Russian philanthropist

Ekaterina Alekseyevna Semenikhin (Екатерина Алексеевна Семенихина; born 4 December 1971) is a Russian art collector, philanthropist, economist and honorary consul. Semenikhin is the co-founder of the Ekaterina Cultural Foundation and the Honorary Consul of Russia in the Principality of Monaco. Her father is Alexei Gvishiani, a well-known scientist.

== Cultural activity ==

As of the early 2000s, Semenikhin, with her husband Vladimir Semenikhin, has co-founded a foundation to promote the arts in Russia and has, through it, supported exhibitions at State museums and galleries. The foundation was named The Ekaterina Cultural Foundation. It has conducted international exhibitions such as the Knave of Diamonds avant-gardist exhibition in 2004 in the Tretyakov Gallery and in the Russian Museum in St Petersbourg.
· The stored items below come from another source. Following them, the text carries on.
File: src/rtl/mat_pkg.sv
// Shared matrix types for the row store and the LU/inverse engines.
// Complex elements are packed {im, re}; rows pack element 0 in the low bits.
package mat_pkg;

  localparam int MAT_SIZE  = 4;
  localparam int MAT_WIDTH = 64;

  typedef struct packed {
    logic [MAT_WIDTH-1:0] im;
    logic [MAT_WIDTH-1:0] re;
  } cplx_t;

  typedef cplx_t [MAT_SIZE-1:0] row_t;

  typedef enum logic [1:0] {
    INIT,
    IDLE,
    CLR
  } rs_state_e;

endpackage

File: src/rtl/mat_row_store_if.sv
// Request/response bundle of the matrix row store.
// The master (loader or engine) drives requests; the slave is the store.
interface mat_row_store_if #(
  parameter int SIZE      = 4,
  parameter int WIDTH     = 64,
  parameter int NUM_BANKS = 2
);
  localparam int ROW_W = SIZE * 2 * WIDTH;
  localparam int AW    = $clog2(SIZE);
  localparam int BW    = (NUM_BANKS > 1) ? $clog2(NUM_BANKS) : 1;

  logic             rd_valid_i;
  logic [BW-1:0]    rd_bank_i;
  logic [AW-1:0]    rd_addr_i;
  logic [ROW_W-1:0] rd_row_o;
  logic             rd_valid_o;
  logic [AW-1:0]    rd_addr_o;
  logic             wr_valid_i;
  logic [BW-1:0]    wr_bank_i;
  logic [AW-1:0]    wr_addr_i;
  logic [ROW_W-1:0] wr_row_i;
  logic             swap_valid_i;
  logic [BW-1:0]    swap_bank_i;
  logic [AW-1:0]    swap_a_i;
  logic [AW-1:0]    swap_b_i;
  logic             perm_clr_i;
  logic [BW-1:0]    perm_clr_bank_i;
  logic [SIZE*AW-1:0] perm_o;
  logic             ready_o;
  logic             busy_o;

  modport master (
    output rd_valid_i, rd_bank_i, rd_addr_i,
    output wr_valid_i, wr_bank_i, wr_addr_i, wr_row_i,
    output swap_valid_i, swap_bank_i, swap_a_i, swap_b_i,
    output perm_clr_i, perm_clr_bank_i,
    input  rd_row_o, rd_valid_o, rd_addr_o, perm_o, ready_o, busy_o
  );

  modport slave (
    input  rd_valid_i, rd_bank_i, rd_addr_i,
    input  wr_valid_i, wr_bank_i, wr_addr_i, wr_row_i,
    input  swap_valid_i, swap_bank_i, swap_a_i, swap_b_i,
    input  perm_clr_i, perm_clr_bank_i,
    output rd_row_o, rd_valid_o, rd_addr_o, perm_o, ready_o, busy_o
  );

endinterface

File: src/rtl/perm_table.sv
// One bank's logical-to-physical row map: single-cycle swap plus identity fill at idx_i.
// No reset: the owner fills every entry before the table is used.
module perm_table #(
  parameter int SIZE = 4,
  parameter int AW   = 2
) (
  input  logic                     clk_i,
  input  logic                     fill_i,
  input  logic [AW-1:0]            idx_i,
  input  logic                     swap_i,
  input  logic [AW-1:0]            a_i,
  input  logic [AW-1:0]            b_i,
  output logic [SIZE-1:0][AW-1:0]  perm_o
);

  logic [SIZE-1:0][AW-1:0] perm_q, perm_d;

  // Fill wins over swap so a swap accepted with a clear is overwritten.
  always_comb begin
    perm_d = perm_q;
    if (swap_i) begin
      perm_d[a_i] = perm_q[b_i];
      perm_d[b_i] = perm_q[a_i];
    end
    if (fill_i) begin
      perm_d[idx_i] = idx_i;
    end
  end

  always_ff @(posedge clk_i) begin
    perm_q <= perm_d;
  end

  assign perm_o = perm_q;

endmodule

File: src/rtl/mat_row_store.sv
// Banked complex-matrix row store with per-bank row permutation for pivoting.
// MAT_ROW_STORE_ZERO_INIT_EN: INIT also zeroes the data rows of every bank.
module mat_row_store
  import mat_pkg::*;
#(
  parameter int SIZE      = MAT_SIZE,
  parameter int WIDTH     = MAT_WIDTH,
  parameter int NUM_BANKS = 2
) (
  input  logic          clk_i,
  input  logic          rst_ni,
  mat_row_store_if.slave bus
);

  localparam int ROW_W = SIZE * 2 * WIDTH;
  localparam int AW    = $clog2(SIZE);
  localparam int BW    = (NUM_BANKS > 1) ? $clog2(NUM_BANKS) : 1;
  localparam logic [BW:0] NB = (BW+1)'(NUM_BANKS);

  rs_state_e        state_q, state_d;
  logic [AW-1:0]    idx_q, idx_d;
  logic [BW-1:0]    clr_bank_q, clr_bank_d;
  logic             ready, busy, fill_all, fill_clr;
  logic             rd_in, wr_in, sw_in, clr_in;
  logic             rd_acc, wr_acc, sw_acc, clr_acc;
  logic [AW-1:0]    rd_phys, wr_phys;
  logic [ROW_W-1:0] rd_row_q;
  logic             rd_valid_q;
  logic [AW-1:0]    rd_addr_q;

  logic [NUM_BANKS-1:0][SIZE-1:0][AW-1:0] perm_w;
  logic [ROW_W-1:0] mem_q [NUM_BANKS][SIZE];

  assign rd_in  = {1'b0, bus.rd_bank_i} < NB;
  assign wr_in  = {1'b0, bus.wr_bank_i} < NB;
  assign sw_in  = {1'b0, bus.swap_bank_i} < NB;
  assign clr_in = {1'b0, bus.perm_clr_bank_i} < NB;

  // An out-of-range read still answers (with zero data); other requests vanish.
  assign rd_acc  = ready & bus.rd_valid_i;
  assign wr_acc  = ready & bus.wr_valid_i & wr_in;
  assign sw_acc  = ready & bus.swap_valid_i & sw_in;
  assign clr_acc = ready & bus.perm_clr_i & clr_in;

  always_ff @(posedge clk_i or negedge rst_ni) begin
    if (!rst_ni) begin
      state_q    <= INIT;
      idx_q      <= '0;
      clr_bank_q <= '0;
    end else begin
      state_q    <= state_d;
      idx_q      <= idx_d;
      clr_bank_q <= clr_bank_d;
    end
  end

  always_comb begin
    state_d    = state_q;
    idx_d      = idx_q;
    clr_bank_d = clr_bank_q;
    unique case (state_q)
      INIT, CLR: begin
        idx_d = idx_q + 1'b1;
        if (idx_q == AW'(SIZE - 1)) begin
          state_d = IDLE;
          idx_d   = '0;
        end
      end
      IDLE: begin
        if (clr_acc) begin
          state_d    = CLR;
          clr_bank_d = bus.perm_clr_bank_i;
        end
      end
      default: state_d = INIT;
    endcase
  end

  always_comb begin
    ready    = 1'b0;
    busy     = 1'b1;
    fill_all = 1'b0;
    fill_clr = 1'b0;
    unique case (state_q)
      IDLE: begin
        ready = 1'b1;
        busy  = 1'b0;
      end
      INIT:    fill_all = 1'b1;
      CLR:     fill_clr = 1'b1;
      default: fill_all = 1'b0;
    endcase
  end

  for (genvar b = 0; b < NUM_BANKS; b++) begin : g_bank
    logic fill_b, swap_b;
    assign fill_b = fill_all | (fill_clr && (clr_bank_q == BW'(b)));
    assign swap_b = sw_acc && (bus.swap_bank_i == BW'(b));
    perm_table #(.SIZE(SIZE), .AW(AW)) u_perm (
      .clk_i  (clk_i),
      .fill_i (fill_b),
      .idx_i  (idx_q),
      .swap_i (swap_b),
      .a_i    (bus.swap_a_i),
      .b_i    (bus.swap_b_i),
      .perm_o (perm_w[b])
    );
  end

  // Both translations see the table as it was before this edge.
  assign rd_phys = rd_in ? perm_w[bus.rd_bank_i][bus.rd_addr_i] : '0;
  assign wr_phys = wr_in ? perm_w[bus.wr_bank_i][bus.wr_addr_i] : '0;

  always_ff @(posedge clk_i) begin
`ifdef MAT_ROW_STORE_ZERO_INIT_EN
    if (state_q == INIT) begin
      for (int b = 0; b < NUM_BANKS; b++) begin
        mem_q[b][idx_q] <= '0;
      end
    end
`endif
    if (wr_acc) begin
      mem_q[bus.wr_bank_i][wr_phys] <= bus.wr_row_i;
    end
  end

  always_ff @(posedge clk_i or negedge rst_ni) begin
    if (!rst_ni) begin
      rd_row_q   <= '0;
      rd_valid_q <= 1'b0;
      rd_addr_q  <= '0;
    end else begin
      rd_valid_q <= rd_acc;
      if (rd_acc) begin
        rd_addr_q <= bus.rd_addr_i;
        rd_row_q  <= rd_in ? mem_q[bus.rd_bank_i][rd_phys] : '0;
      end
    end
  end

  assign bus.rd_row_o   = rd_row_q;
  assign bus.rd_valid_o = rd_valid_q;
  assign bus.rd_addr_o  = rd_addr_q;
  assign bus.perm_o     = rd_in ? perm_w[bus.rd_bank_i] : '0;
  assign bus.ready_o    = ready;
  assign bus.busy_o     = busy;

endmodule

File: src/flat_wrapper.sv
// flat-port wrapper written by rule: the top's interface ports become plain ports
module mat_row_store_flat import mat_pkg::*;
#(
  parameter int SIZE      = MAT_SIZE,
  parameter int WIDTH     = MAT_WIDTH,
  parameter int NUM_BANKS = 2
)
  (clk_i, rst_ni, bus_rd_valid_i, bus_rd_bank_i, bus_rd_addr_i, bus_wr_valid_i, bus_wr_bank_i, bus_wr_addr_i, bus_wr_row_i, bus_swap_valid_i, bus_swap_bank_i, bus_swap_a_i, bus_swap_b_i, bus_perm_clr_i, bus_perm_clr_bank_i, bus_rd_row_o, bus_rd_valid_o, bus_rd_addr_o, bus_perm_o, bus_ready_o, bus_busy_o);
  mat_row_store_if #(.SIZE(SIZE), .WIDTH(WIDTH), .NUM_BANKS(NUM_BANKS)) bus_i ();
  input  logic clk_i;
  input  logic rst_ni;
  input wire logic [$bits(bus_i.rd_valid_i)-1:0] bus_rd_valid_i;
  input wire logic [$bits(bus_i.rd_bank_i)-1:0] bus_rd_bank_i;
  input wire logic [$bits(bus_i.rd_addr_i)-1:0] bus_rd_addr_i;
  input wire logic [$bits(bus_i.wr_valid_i)-1:0] bus_wr_valid_i;
  input wire logic [$bits(bus_i.wr_bank_i)-1:0] bus_wr_bank_i;
  input wire logic [$bits(bus_i.wr_addr_i)-1:0] bus_wr_addr_i;
  input wire logic [$bits(bus_i.wr_row_i)-1:0] bus_wr_row_i;
  input wire logic [$bits(bus_i.swap_valid_i)-1:0] bus_swap_valid_i;
  input wire logic [$bits(bus_i.swap_bank_i)-1:0] bus_swap_bank_i;
  input wire logic [$bits(bus_i.swap_a_i)-1:0] bus_swap_a_i;
  input wire logic [$bits(bus_i.swap_b_i)-1:0] bus_swap_b_i;
  input wire logic [$bits(bus_i.perm_clr_i)-1:0] bus_perm_clr_i;
  input wire logic [$bits(bus_i.perm_clr_bank_i)-1:0] bus_perm_clr_bank_i;
  output wire logic [$bits(bus_i.rd_row_o)-1:0] bus_rd_row_o;
  output wire logic [$bits(bus_i.rd_valid_o)-1:0] bus_rd_valid_o;
  output wire logic [$bits(bus_i.rd_addr_o)-1:0] bus_rd_addr_o;
  output wire logic [$bits(bus_i.perm_o)-1:0] bus_perm_o;
  output wire logic [$bits(bus_i.ready_o)-1:0] bus_ready_o;
  output wire logic [$bits(bus_i.busy_o)-1:0] bus_busy_o;
  assign bus_i.rd_valid_i = bus_rd_valid_i;
  assign bus_i.rd_bank_i = bus_rd_bank_i;
  assign bus_i.rd_addr_i = bus_rd_addr_i;
  assign bus_i.wr_valid_i = bus_wr_valid_i;
  assign bus_i.wr_bank_i = bus_wr_bank_i;
  assign bus_i.wr_addr_i = bus_wr_addr_i;
  assign bus_i.wr_row_i = bus_wr_row_i;
  assign bus_i.swap_valid_i = bus_swap_valid_i;
  assign bus_i.swap_bank_i = bus_swap_bank_i;
  assign bus_i.swap_a_i = bus_swap_a_i;
  assign bus_i.swap_b_i = bus_swap_b_i;
  assign bus_i.perm_clr_i = bus_perm_clr_i;
  assign bus_i.perm_clr_bank_i = bus_perm_clr_bank_i;
  assign bus_rd_row_o = bus_i.rd_row_o;
  assign bus_rd_valid_o = bus_i.rd_valid_o;
  assign bus_rd_addr_o = bus_i.rd_addr_o;
  assign bus_perm_o = bus_i.perm_o;
  assign bus_ready_o = bus_i.ready_o;
  assign bus_busy_o = bus_i.busy_o;
  mat_row_store #(.SIZE(SIZE), .WIDTH(WIDTH), .NUM_BANKS(NUM_BANKS)) u_core (.clk_i(clk_i), .rst_ni(rst_ni), .bus(bus_i));
endmodule
File: config.mk
export PLATFORM = sky130hd
export DESIGN_NAME = mat_row_store_flat
export DESIGN_NICKNAME = d
export VERILOG_FILES = /design/src/rtl/mat_pkg.sv /design/src/rtl/mat_row_store_if.sv /design/src/rtl/perm_table.sv /design/src/rtl/mat_row_store.sv /design/src/flat_wrapper.sv
export SDC_FILE = /design/constraint.sdc
export NUM_CORES = 2
export LEC_CHECK = 0
export BUFFER_PORTS_ARGS = -buffer_cell sky130_fd_sc_hd__buf_4
export CORE_MARGIN = 2
export CORE_UTILIZATION = 55
export CTS_CLUSTER_SIZE = 30
export DETAILED_ROUTE_END_ITERATION = 8
export PLACE_DENSITY_LB_ADDON = 0.1
export REMOVE_ABC_BUFFERS = 1
export SLEW_MARGIN = 10
export SYNTH_ARGS = -nofsm -noshare
export SYNTH_HDL_FRONTEND = slang
export SYNTH_SLANG_ARGS = --single-unit
File: constraint.sdc
create_clock -name clk_i -period 125.8 [get_ports clk_i]
set_input_delay 12.58 -clock clk_i [delete_from_list [all_inputs] [get_ports clk_i]]
set_output_delay 12.58 -clock clk_i [all_outputs]
set_load 0.01 [all_outputs]
After elaboration in Yosys (flattened, before gate mapping)
Memory sizes are Yosys's and may differ from the RTL's.
Cells that the tools add are included.

word-level totals
  word-level logic and storage cells = 103
  memories = 1
  RAM bits = 4096
  register bits = 536
  input bits = 530
  output and inout port bits = 525

cells by class
  order comparisons = 13
  reduce and logical (&&, ||, !) cells = 12
  eq/ne operators = 5
  add/subtract/negate cells = 1
  mux-type cells = 47
  bitwise gates (word level) = 10

memories
  memory        words  bits a word  rd ports  clocked after Yosys merged registers in  write ports  line                 RTL
  u_core.mem_q  2      2048         1         0                                        1            mat_row_store.sv:32  logic [ROW_W-1:0] mem_q [NUM_BANKS][SIZE];

operators with widths
  cell                   count
  $mux W2048             1
  $mux W512              3
  $bmux W512 S2          1
  $demux W512 S2         1
  $mux W8                8
  $bwmux W8              6
  $bmux W2 S2            6
  $mux W2                12
  $lt A2 B3 Y1 const B   5
  $demux W2 S2           3
  $logic_and A1 B1 Y1    8
  $ge A2 B1 Y1 const B   3
  $ge A3 B3 Y1 const B   2
  $not A2 Y3             2
  $mux W1                5
  $and A1 B1 Y1          4
  $eq A2 B2 Y1 const B   2
  $lt A1 B2 Y1 const B   2
  $ne A2 B1 Y1 const B   2
  $pmux W2 S2            1
  $reduce_and A2 Y1      2
  $lt A3 B1 Y1 const B   1
  $add A2 B1 Y2 const B  1
  $eq A2 B1 Y1 const B   1
  other kinds (4)        6

Depth between registers and ports, before layout
  word-level depth = 10
  mapped depth = 10

Cells and area by module
Synthesis repeated with hierarchy kept, for this count alone.

unflattened totals
  cell total of the unflattened synthesis = 9570
  area, all modules = 179324.5 sq um

modules (own cells, without submodules)
  module                                 area each (sq um)  times used  cells each
  mat_row_store                          177909.4           1           9391
  perm_table at u_core.g_bank[1].u_perm  724.4              1           92
  perm_table at u_core.g_bank[0].u_perm  690.7              1           87

Worst setup path before layout
Ideal clock, no wire load.

  kind = input -> register
  from = in bus_wr_bank_i
  to = mem u_core.mem_q[0][1000] (netlist name), enable pin
  stages = 4
  setup slack = 61.691 ns
  arrival = 61.473 ns
  data required time = 123.164 ns
  path through = clkbuf_1 mux4_2 mux2i_1 nor4_1

on the way
  cells in the longest elaborated chain, start to end = 10

RTL lines
  item                                                                       line                  RTL
  start, declared                                                            flat_wrapper.sv:16    input wire logic [$bits(bus_i.wr_bank_i)-1:0] bus_wr_bank_i;
  $mux W8 (implied by the code) (2 in series)                                mat_row_store.sv:112  assign wr_phys = wr_in ? perm_w[bus.wr_bank_i][bus.wr_addr_i] : '0;
  $bmux W2 S2                                                                mat_row_store.sv:112
  $mux W2 (implied by the code)                                              mat_row_store.sv:112
  $not A2 Y3 (implied by the code)                                           mat_row_store.sv:123  mem_q[bus.wr_bank_i][wr_phys] <= bus.wr_row_i;
  $ge A3 B3 Y1 (implied by the code) / $lt A3 B1 Y1 (equally long branches)  mat_row_store.sv:123
  $logic_and A1 B1 Y1 (implied by the code)                                  mat_row_store.sv:123
  $mux W512 (implied by the code)                                            mat_row_store.sv:123
  $demux W512 S2                                                             mat_row_store.sv:123
  $mux W2048 (implied by the code)                                           mat_row_store.sv:123
  end, declared                                                              mat_row_store.sv:32

Several ways; a longest one is shown, not always the timed one. The select of a mux whose other input is x is not followed.

Worst setup path after layout
  from = in bus_rd_bank_i
  to = out bus_perm_o[4]

on the way
  cells in the longest elaborated chain, start to end = 2

RTL lines
  item                                         line                  RTL
  start, declared                              flat_wrapper.sv:13    input wire logic [$bits(bus_i.rd_bank_i)-1:0] bus_rd_bank_i;
  $mux W8 (implied by the code) (2 in series)  mat_row_store.sv:144  assign bus.perm_o = rd_in ? perm_w[bus.rd_bank_i] : '0;
  end, declared                                flat_wrapper.sv:28    output wire logic [$bits(bus_i.perm_o)-1:0] bus_perm_o;

Every way passes these cells. The select of a mux whose other input is x is not followed.

==> impl_results.md <==
- CP Capture Type: primary output
- Total wire length: between 400 and 500 mm
- Synth warnings: 0
- Hold Crit Class: register to register
- Via count: ~100k
- Drt first pass iters: 6
- Final-report hold violation count: 0
- Share of cells above drive strength 1: 0.163
- Core area: about 330000 um2
- Worst setup path class: input pin to primary output
- Power density over the cells: 19.7 nW/um2
- # port buffers: 1054
- Total die area: roughly 330000 um2
- Post-placement setup slack: 98880 ps
- Synth-to-Final Area Change: 15.6%
- GRT Residual Overflow: 0
- Slew Limit Fails: 0
- Initial cell density of the core: 0.553
- Cells after synthesis: ~11000
- Clk slew on worst S/H paths: approximately 60 ps
- Setup ws final: a little under 100000 ps
- Leakage Power: roughly 78 nW
- Sequential-to-total area share from yosys stat: 0.753
- Clock root buffer master: clkbuf_16
- GP Congestion: between 0.8 and 0.9
- Distinct cells, synth: a little over 50
- # IOs: 1055
- Antenna violations before repair: 150
- Drt wl/cell: approximately 28 um
- CTS resizes: 0
- Clk sinks: ~4600
- GRT Resource Usage Total: 0.270
- Hold-fix buffers, CTS: 0
- Setup bufs post-CTS: 0
- Vias in the first global route: a little over 100k
- Vias per inst: approximately 6
- FFs w/ async S/R, synth: 0.112
- Reg2Reg Setup Slack: 118770 ps
- Max_cap viols: 0
- CTS Buf Count: about 460
- Detail Route Antenna Nets: 0
- Final setup fails: 0
- Syn Std Cell Area: between 150000 and 200000 um2
- Worst Max-Slew Pin Slew: approximately 1200 ps
- Critical Path AT: around 14000 ps
- Top FF cell, synth: edfxtp_1
- F_max: roughly 37 MHz
- Mean Syn Cell Area: ~17 um2
- DP Wirelength: approximately 250 mm
- Post-synth EDFFs: approximately 4100
- Critical path startpoint category: input pin
- DP Area: 193000 um2
- RSZ-0062 raised after global routing: no
- Skew-Pair Late Insertion Delay: 980 ps
- Run status: completed
- Deepest clock path buffer count: 4
- Initial DRC Count: about 8400
- Global-route wire length before repair: around 670 mm
- H-tree depth: 5
- Post-Route Setup TNS: 0 ps
- Synthesized flop and latch total: approximately 4600
- Die W: ~580 um
- Die H: 578 um
- Fin area: 209000 um2
- Drc violations: 0
- CP max FO: a little over 80
- Fin crit share: 0.214
- Rel. slew slack: 0.194
- Final setup skew: about 63 ps
- Net count reported at finish: approximately 12000
- Largest net degree at the start of global routing: about 170
- Tmin final: around 27000 ps
- Data required, critical path: ~110000 ps
- Row count: 210
- Maximum VDD drop: between 0.02 and 0.025 mV
- TritonCTS clock tree: done
-- cell usage in the layout, fill, tap and decap left out, types with 6 or more instances in the layout --
| cell | count |
|---|---|
| dfxtp_1 | 16 |
| clkinv_2 | 80 |
| dfrtp_1 | 520 |
| a21oi_1 | 16 |
| clkinv_1 | 59 |
| clkbuf_8 | 53 |
| nand2_1 | 535 |
| inv_1 | 7 |
| nor3_1 | 6 |
| nor2_1 | 23 |
| inv_6 | 8 |
| o31ai_1 | 6 |
| buf_12 | 25 |
| mux4_2 | 12 |
| o21ai_0 | 524 |
| edfxtp_1 | 4096 |
| mux2i_1 | 2570 |
| clkbuf_1 | 126 |
| bufinv_16 | 55 |
| buf_4 | 1210 |
| nand2b_1 | 9 |
| nor2b_1 | 7 |
| clkbuf_16 | 471 |
| clkinvlp_4 | 9 |
| a32o_1 | 511 |
| nand3_1 | 1024 |
| mux2_2 | 12 |
| diode_2 | 76 |
-- flip-flops by register name (all words and copies together), names as in the netlist --
register and flops:
u_core.bus.rd_valid_o 1, u_core.bus.rd_addr_o 2, u_core.mem_q 4096, u_core.state_q 2
u_core.idx_q 2, u_core.bus.rd_row_o 512, u_core.clr_bank_q 1, u_core.g_bank.u_perm.perm_o 16
-- area by class of cell --
cell class,instances,area (um2)
flip-flops and latches,4632,136000
fillers,22900,118000
multi-input cells,5319,41900
clock buffers,650,13000
repair buffers,1237,9630
well taps,4346,5440
clock inverters,226,2710
diodes,76,190
inverters,10,37.5
-- per-layer routing --
layer	vias to the layer above	track usage	share of wire
met5	-	0	0.0015
met4	110	0.103	0.034
met3	842	0.0825	0.092
met2	3587	0.435	0.48
met1	51900	0.346	0.40
li1	44200	-	-
-- per-stage QoR --
stage	total power [mW]	util	hold slack [ps]	std cells
3_3_place_gp	2.72	0.591	465	15500
5_1_grt	4.27	0.639	521	16500
4_1_cts	4.14	0.639	497	16400
2_1_floorplan	2.60	-	514	9961
6_report	4.12	0.639	500	16500
3_5_place_dp	2.74	0.591	482	15500
-- power breakdown --
part           switching [mW]  internal [mW]  leakage, nW
Clock                   0.573          0.832         7.68
Sequential             0.0688           1.79         44.0
Combinational           0.554          0.303         25.9
Total                    1.20           2.93         77.6
-- Yosys cell counts, types with 16 or more instances --
library cell  number  area, um2
mux2i_1         2570      25700
buf_2            114        571
edfxtp_1        4096     123000
dfxtp_1           16        320
a21oi_1           16       80.1
nor2_1            28        105
nand2_1          535       2010
a32o_1           511       5110
clkbuf_1         491       1840
buf_6             34        383
o21ai_0          524       2620
dfrtp_1          520      13000
nand3_1         1024       5120
-- cell families after synthesis --
family,share of synthesized area
DFF,0.753
muxes,0.145
and+or+nand+nor,0.0417
AOI/OAI and AO/OA,0.0446
buffers and inverters,0.0158
adders and majority gates,0.000276
-- final timing paths --
path                       cells past startpoint                               from                  endpoint
setup / recovery                               4                      bus_rd_bank_i             bus_perm_o[4]
hold / removal                                 2            u_core.bus.rd_addr_o[1]   u_core.bus.rd_addr_o[1]
setup reg to reg                               9  u_core.g_bank[1].u_perm.perm_o[0]    u_core.bus.rd_row_o[3]
hold reg to reg                                2            u_core.bus.rd_addr_o[1]   u_core.bus.rd_addr_o[1]
max in group asynchronous                      6                             rst_ni  u_core.bus.rd_row_o[152]
min in group asynchronous                      1                             rst_ni  u_core.bus.rd_row_o[480]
In 2005, they have opened the first private exhibition halls in the center of Moscow. Since then, it has hosted venues such as the Grace Kelly exhibition in 2009 .
The Semenikhins are also considered as one of Russia's leading art collectors and are believed to have one of the largest private art collections. Semenikhin has encouraged the development of the arts in Russia by hosting exhibitions of Russian painters from the avant-garde movement.

== Diplomatic work ==

Semenikhin has been, since 13 June 2014, the General Honorary Consul of Russia in the Principality of Monaco. As such she is taking part in the Year of Russia in Monaco in 2015. This includes her involvement in the organization of the official visit of a Russian delegation to Monaco in 2014 and of the Monegasque delegation to Moscow in 2015.

In January 2016, she was awarded the Order of Friendship by Russia for her involvement in the Year of Russia in Monaco.

== Awards ==

- Monegasque award for Cultural achievement (2011)
- ARCO prize of International Art Collecting in February 2011
- Knight of the Order of Cultural Merit of Monaco (2011)
- Russian Order of Friendship (2016).